_What to produce:_ Find every line in the records below that contains the word "simulation", and copy each such line.

_Input data:_
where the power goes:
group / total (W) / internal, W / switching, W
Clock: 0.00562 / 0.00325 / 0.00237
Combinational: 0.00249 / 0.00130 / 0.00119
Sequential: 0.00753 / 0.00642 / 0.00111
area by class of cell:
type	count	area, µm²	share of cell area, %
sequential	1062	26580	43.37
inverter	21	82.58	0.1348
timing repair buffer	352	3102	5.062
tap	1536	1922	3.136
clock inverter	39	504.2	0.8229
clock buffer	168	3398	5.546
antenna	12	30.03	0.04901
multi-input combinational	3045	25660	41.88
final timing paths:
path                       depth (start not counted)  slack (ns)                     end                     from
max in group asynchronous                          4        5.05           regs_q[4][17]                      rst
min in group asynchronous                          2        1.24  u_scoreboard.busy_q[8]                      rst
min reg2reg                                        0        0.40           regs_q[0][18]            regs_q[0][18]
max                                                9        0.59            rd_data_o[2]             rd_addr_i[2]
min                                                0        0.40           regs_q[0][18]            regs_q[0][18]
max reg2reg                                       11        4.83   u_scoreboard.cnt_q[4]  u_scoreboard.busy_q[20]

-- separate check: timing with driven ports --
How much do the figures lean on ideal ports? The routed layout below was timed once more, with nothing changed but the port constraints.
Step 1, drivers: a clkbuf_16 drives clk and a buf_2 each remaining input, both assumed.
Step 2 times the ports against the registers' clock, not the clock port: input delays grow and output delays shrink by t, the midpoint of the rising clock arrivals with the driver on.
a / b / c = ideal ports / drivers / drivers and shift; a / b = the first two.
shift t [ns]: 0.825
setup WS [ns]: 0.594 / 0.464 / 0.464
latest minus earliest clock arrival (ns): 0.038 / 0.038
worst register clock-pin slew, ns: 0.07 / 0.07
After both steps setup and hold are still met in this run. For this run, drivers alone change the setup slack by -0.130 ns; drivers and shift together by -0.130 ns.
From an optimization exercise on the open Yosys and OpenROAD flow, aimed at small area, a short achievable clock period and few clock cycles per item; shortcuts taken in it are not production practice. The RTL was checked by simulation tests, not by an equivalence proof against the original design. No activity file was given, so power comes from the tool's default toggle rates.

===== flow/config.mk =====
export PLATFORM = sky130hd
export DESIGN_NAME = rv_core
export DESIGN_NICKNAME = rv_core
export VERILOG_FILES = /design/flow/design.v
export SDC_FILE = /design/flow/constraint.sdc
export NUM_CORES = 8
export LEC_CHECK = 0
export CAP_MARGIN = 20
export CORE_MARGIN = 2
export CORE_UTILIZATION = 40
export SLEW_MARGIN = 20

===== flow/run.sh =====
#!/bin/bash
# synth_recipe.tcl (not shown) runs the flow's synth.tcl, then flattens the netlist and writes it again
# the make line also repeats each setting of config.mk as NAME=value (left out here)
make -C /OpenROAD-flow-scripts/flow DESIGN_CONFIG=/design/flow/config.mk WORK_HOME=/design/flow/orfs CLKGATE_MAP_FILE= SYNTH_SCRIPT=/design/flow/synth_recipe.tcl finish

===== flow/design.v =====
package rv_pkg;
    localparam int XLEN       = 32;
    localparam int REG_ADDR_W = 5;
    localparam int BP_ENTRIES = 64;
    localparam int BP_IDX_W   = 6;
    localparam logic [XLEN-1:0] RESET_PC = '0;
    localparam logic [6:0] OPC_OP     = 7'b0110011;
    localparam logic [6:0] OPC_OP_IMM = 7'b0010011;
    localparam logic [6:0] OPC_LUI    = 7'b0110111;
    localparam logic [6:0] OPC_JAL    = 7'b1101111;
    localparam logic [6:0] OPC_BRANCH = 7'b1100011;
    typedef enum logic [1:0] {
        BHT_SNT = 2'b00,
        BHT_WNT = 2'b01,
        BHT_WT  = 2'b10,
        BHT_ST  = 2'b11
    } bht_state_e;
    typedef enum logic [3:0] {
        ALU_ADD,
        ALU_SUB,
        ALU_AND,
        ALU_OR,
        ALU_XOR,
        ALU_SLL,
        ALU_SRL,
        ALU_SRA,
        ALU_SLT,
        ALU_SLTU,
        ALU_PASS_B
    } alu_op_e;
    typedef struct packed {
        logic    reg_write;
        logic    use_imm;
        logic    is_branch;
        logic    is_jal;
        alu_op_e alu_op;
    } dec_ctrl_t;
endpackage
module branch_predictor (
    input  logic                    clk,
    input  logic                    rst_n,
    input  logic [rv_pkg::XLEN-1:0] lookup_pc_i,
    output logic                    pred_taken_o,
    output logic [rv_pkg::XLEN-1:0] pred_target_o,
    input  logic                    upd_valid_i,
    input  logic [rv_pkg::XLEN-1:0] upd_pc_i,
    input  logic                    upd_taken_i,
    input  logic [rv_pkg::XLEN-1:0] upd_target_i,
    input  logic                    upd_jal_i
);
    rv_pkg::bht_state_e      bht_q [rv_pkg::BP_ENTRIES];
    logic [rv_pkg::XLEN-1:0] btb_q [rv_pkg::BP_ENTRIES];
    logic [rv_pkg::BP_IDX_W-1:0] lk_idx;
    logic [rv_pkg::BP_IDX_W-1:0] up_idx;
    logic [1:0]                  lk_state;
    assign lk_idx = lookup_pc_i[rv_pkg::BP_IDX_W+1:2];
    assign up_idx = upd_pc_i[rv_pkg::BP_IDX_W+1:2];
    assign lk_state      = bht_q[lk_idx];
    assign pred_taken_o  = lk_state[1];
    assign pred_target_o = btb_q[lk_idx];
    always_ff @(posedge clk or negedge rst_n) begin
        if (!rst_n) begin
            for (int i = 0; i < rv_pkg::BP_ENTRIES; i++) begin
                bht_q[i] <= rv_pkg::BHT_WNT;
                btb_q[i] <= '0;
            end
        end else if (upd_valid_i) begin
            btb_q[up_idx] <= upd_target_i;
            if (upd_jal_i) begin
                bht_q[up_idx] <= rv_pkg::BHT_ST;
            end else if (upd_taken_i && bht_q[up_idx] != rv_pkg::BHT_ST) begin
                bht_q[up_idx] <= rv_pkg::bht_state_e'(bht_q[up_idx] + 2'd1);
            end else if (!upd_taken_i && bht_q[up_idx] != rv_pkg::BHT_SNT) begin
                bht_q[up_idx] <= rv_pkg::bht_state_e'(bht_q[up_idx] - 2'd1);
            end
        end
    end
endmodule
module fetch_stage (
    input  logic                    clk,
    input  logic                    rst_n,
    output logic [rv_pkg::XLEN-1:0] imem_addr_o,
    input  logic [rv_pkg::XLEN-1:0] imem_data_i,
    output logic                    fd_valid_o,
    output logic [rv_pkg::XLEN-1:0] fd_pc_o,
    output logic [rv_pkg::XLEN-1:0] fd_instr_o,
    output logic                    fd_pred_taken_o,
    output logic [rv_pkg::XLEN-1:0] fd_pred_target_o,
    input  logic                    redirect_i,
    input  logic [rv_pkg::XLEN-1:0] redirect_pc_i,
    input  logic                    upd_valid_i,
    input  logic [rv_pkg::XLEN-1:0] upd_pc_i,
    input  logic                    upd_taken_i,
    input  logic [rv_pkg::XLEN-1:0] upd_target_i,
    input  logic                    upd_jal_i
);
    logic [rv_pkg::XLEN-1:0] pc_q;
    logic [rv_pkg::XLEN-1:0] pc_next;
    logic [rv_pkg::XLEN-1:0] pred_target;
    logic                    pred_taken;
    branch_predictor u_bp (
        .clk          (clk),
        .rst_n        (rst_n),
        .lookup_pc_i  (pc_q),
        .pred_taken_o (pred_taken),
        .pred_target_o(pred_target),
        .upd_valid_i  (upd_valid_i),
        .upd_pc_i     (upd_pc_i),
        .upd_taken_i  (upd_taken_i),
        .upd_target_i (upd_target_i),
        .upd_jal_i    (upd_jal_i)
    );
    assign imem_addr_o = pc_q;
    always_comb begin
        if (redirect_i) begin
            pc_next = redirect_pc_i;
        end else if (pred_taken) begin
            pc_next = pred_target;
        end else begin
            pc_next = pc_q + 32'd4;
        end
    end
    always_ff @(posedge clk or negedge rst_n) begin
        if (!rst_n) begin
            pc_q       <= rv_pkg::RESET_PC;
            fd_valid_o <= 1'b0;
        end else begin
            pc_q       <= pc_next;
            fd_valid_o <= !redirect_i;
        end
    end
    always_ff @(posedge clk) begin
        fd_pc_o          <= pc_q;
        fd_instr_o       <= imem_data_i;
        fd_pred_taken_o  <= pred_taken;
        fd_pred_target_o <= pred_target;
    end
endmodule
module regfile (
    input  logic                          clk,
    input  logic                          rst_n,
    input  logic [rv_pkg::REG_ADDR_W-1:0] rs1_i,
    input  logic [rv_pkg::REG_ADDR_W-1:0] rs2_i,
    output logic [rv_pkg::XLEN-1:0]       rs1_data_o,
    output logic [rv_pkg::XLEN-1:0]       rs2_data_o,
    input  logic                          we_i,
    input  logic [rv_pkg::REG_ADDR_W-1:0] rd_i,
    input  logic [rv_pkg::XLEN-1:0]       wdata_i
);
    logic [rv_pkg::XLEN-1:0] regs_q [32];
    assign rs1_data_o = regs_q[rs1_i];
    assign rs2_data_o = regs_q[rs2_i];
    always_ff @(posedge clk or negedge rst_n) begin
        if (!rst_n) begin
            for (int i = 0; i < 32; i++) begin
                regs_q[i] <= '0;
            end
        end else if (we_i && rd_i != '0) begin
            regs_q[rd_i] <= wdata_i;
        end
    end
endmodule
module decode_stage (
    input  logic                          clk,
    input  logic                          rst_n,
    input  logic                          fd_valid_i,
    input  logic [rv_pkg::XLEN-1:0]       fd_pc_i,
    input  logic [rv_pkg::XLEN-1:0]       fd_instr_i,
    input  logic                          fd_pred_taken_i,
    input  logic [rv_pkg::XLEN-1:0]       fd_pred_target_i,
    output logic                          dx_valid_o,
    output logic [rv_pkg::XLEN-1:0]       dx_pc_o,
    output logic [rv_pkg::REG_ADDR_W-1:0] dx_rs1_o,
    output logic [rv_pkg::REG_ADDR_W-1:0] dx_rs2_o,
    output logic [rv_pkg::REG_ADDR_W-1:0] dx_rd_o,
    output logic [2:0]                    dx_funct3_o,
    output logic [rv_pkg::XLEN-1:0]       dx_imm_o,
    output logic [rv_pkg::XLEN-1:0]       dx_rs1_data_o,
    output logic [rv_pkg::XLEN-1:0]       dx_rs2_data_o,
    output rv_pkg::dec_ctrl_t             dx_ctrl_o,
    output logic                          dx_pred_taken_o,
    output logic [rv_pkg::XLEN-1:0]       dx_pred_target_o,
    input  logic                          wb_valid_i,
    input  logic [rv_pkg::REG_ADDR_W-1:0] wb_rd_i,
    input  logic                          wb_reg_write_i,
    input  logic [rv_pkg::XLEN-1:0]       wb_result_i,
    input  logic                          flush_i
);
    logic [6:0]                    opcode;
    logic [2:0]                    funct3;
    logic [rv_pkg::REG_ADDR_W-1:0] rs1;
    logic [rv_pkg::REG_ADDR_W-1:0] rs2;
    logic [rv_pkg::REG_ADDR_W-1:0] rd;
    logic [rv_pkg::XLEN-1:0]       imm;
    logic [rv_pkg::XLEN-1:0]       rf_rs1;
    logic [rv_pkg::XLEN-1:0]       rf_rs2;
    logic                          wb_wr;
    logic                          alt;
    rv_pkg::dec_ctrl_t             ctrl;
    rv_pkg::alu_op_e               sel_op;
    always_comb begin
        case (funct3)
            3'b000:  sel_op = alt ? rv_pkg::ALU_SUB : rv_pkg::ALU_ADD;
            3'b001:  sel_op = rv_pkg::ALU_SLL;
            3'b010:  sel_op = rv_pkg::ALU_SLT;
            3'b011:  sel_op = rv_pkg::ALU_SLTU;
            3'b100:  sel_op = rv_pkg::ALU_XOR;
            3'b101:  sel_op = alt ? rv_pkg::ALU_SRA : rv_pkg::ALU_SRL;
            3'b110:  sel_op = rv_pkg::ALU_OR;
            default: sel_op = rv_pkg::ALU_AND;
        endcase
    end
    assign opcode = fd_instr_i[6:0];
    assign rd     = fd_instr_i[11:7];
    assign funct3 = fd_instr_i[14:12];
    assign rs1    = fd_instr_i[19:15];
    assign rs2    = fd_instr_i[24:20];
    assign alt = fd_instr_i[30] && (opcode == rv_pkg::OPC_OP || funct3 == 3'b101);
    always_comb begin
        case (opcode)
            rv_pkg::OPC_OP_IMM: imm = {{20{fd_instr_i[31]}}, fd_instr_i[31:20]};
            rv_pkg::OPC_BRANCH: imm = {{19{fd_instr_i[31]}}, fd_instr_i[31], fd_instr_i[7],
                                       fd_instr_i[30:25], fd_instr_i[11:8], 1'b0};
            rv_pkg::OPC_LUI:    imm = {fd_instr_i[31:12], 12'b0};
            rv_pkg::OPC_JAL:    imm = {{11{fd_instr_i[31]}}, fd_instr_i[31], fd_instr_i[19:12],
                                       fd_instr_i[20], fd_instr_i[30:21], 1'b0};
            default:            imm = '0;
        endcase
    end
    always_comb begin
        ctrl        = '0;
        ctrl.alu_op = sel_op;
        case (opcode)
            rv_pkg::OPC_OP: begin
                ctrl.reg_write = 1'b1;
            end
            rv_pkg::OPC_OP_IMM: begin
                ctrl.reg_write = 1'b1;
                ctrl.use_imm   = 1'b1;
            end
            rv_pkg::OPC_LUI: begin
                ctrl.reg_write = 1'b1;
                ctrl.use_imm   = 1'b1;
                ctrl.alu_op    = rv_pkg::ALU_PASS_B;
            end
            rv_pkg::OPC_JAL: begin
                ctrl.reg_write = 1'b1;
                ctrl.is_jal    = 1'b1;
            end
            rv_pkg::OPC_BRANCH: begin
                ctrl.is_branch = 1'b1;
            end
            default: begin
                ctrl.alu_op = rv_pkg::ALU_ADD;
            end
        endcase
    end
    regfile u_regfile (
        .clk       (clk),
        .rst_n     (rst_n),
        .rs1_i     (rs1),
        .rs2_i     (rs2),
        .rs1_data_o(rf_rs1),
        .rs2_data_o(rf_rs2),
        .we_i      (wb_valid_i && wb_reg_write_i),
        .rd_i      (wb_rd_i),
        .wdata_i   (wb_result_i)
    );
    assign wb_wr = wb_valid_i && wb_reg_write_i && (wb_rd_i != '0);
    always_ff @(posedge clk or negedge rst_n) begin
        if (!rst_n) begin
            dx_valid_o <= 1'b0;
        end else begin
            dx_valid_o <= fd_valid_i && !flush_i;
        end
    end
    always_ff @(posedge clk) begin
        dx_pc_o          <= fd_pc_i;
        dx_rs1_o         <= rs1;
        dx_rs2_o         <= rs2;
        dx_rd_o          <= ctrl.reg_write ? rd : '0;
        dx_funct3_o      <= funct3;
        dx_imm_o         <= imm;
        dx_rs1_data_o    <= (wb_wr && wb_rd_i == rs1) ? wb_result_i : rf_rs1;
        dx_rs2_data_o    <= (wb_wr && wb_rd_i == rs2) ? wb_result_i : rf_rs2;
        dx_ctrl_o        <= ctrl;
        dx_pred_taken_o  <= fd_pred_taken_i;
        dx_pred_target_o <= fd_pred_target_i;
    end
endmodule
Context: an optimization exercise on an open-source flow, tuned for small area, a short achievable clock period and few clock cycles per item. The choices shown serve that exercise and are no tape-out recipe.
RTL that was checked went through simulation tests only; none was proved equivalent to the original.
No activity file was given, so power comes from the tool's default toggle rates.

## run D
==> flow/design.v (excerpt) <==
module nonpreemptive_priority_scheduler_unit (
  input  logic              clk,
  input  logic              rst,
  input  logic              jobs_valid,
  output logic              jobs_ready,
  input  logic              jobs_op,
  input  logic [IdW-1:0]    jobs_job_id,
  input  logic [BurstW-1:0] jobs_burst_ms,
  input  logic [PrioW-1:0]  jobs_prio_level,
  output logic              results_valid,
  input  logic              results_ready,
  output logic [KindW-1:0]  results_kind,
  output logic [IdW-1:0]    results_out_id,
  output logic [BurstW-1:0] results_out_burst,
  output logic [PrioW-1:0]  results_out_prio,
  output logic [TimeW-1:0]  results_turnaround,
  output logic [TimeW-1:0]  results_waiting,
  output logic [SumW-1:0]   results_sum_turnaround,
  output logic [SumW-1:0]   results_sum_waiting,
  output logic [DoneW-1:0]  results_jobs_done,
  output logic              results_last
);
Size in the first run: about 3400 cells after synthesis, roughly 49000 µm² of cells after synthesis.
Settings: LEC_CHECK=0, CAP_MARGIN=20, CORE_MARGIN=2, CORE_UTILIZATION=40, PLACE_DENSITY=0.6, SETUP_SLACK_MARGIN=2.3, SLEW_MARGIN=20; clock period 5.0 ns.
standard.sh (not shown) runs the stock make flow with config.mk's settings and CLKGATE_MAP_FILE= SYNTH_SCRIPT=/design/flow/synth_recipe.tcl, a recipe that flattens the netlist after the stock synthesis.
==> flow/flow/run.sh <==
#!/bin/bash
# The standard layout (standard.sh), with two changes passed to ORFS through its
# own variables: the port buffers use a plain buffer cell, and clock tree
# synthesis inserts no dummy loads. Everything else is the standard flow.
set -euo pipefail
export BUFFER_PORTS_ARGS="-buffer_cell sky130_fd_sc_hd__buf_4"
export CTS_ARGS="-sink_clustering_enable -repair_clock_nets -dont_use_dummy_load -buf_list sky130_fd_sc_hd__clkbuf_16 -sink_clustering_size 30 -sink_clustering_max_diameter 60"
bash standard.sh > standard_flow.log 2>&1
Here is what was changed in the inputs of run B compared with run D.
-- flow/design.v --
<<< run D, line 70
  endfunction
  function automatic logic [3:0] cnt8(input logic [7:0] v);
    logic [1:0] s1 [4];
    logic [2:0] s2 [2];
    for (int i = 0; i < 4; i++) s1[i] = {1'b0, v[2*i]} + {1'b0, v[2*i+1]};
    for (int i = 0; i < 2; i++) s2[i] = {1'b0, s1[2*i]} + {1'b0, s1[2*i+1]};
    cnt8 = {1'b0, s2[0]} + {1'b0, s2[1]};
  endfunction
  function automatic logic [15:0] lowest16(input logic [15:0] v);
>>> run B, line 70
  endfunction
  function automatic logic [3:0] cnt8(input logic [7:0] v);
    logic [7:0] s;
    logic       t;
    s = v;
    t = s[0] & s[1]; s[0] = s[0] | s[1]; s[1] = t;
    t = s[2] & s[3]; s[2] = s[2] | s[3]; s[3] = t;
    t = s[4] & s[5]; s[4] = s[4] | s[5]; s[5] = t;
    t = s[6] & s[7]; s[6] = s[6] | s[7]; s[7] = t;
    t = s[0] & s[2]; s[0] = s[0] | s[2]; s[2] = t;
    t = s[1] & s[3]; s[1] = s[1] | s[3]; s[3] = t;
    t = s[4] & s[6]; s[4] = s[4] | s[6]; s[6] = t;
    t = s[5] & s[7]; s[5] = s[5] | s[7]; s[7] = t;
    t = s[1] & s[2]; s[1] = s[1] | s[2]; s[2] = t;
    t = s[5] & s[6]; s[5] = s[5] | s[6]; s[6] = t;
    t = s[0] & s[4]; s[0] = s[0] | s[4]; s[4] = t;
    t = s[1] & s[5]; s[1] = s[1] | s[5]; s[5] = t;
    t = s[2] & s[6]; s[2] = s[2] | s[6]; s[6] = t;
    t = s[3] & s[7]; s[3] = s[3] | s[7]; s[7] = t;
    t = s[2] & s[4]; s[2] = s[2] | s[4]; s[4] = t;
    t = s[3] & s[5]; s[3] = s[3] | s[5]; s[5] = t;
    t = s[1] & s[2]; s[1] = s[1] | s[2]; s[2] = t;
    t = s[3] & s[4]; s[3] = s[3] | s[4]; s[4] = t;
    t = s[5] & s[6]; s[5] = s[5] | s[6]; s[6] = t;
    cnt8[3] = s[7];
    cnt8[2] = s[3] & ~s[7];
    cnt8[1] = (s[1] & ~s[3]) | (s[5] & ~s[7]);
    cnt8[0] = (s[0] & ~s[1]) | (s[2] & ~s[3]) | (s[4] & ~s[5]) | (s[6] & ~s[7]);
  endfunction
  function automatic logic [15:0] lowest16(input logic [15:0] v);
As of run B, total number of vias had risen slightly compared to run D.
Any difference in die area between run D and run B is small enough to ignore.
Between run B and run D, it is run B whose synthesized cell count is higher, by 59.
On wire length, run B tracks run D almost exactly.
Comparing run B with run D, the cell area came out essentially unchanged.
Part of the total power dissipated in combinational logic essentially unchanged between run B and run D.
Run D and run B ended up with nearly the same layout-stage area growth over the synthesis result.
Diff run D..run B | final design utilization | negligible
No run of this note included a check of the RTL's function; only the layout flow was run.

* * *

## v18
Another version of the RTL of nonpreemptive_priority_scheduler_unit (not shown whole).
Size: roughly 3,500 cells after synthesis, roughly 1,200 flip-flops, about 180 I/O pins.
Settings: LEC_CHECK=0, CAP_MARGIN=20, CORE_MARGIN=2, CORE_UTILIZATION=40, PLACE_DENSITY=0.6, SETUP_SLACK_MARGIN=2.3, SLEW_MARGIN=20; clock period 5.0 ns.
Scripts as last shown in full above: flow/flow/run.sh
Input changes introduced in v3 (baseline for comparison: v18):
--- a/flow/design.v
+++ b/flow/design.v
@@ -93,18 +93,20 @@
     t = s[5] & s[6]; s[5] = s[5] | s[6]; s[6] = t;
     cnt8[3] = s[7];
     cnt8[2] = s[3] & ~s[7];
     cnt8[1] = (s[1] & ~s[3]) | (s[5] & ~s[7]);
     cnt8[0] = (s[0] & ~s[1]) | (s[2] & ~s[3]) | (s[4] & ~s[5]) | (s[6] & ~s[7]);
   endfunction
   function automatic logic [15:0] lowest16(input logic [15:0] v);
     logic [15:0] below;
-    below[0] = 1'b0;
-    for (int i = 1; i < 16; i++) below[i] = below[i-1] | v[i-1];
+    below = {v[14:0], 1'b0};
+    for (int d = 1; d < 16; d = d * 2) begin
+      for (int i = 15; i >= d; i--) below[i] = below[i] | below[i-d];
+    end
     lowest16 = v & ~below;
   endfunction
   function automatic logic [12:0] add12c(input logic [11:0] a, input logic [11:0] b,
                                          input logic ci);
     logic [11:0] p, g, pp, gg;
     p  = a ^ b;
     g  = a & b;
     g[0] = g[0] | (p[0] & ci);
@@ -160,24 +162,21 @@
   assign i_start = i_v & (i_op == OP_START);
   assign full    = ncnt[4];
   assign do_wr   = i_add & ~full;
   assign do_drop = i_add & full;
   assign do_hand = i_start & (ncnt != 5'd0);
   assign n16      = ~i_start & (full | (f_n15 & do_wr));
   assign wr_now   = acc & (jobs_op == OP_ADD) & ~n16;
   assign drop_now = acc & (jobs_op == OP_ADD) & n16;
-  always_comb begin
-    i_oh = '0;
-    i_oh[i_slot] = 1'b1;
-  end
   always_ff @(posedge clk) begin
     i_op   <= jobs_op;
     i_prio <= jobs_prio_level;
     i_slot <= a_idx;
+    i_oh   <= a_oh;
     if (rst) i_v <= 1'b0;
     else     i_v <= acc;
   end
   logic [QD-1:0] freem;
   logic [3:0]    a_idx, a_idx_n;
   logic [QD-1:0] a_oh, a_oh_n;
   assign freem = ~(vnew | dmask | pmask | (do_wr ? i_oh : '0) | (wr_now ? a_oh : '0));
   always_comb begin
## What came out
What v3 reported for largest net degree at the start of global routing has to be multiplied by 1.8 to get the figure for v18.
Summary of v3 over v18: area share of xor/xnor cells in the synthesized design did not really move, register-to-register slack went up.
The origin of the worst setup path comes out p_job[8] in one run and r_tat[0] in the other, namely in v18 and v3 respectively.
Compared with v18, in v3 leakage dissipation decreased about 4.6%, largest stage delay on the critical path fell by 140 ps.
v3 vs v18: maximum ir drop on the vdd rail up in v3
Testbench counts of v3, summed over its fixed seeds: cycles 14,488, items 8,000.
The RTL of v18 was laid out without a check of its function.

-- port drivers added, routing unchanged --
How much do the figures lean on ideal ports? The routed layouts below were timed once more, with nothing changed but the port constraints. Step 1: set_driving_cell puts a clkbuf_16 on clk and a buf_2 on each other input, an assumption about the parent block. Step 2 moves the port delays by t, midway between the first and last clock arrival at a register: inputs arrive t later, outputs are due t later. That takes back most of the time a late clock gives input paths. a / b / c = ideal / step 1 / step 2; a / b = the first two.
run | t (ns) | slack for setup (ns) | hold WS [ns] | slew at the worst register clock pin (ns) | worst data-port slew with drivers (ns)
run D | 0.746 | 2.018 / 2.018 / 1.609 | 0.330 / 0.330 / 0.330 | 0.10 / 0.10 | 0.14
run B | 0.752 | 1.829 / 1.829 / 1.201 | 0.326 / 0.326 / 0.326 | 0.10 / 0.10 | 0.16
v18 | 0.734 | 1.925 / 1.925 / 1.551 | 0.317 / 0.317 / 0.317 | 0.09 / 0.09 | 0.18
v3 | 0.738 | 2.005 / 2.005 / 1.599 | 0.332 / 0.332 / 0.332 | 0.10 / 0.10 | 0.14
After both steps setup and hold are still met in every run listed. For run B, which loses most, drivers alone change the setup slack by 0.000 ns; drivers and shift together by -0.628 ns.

_Result for this task:_
From an optimization exercise on the open Yosys and OpenROAD flow, aimed at small area, a short achievable clock period and few clock cycles per item; shortcuts taken in it are not production practice. The RTL was checked by simulation tests, not by an equivalence proof against the original design. No activity file was given, so power comes from the tool's default toggle rates.
RTL that was checked went through simulation tests only; none was proved equivalent to the original.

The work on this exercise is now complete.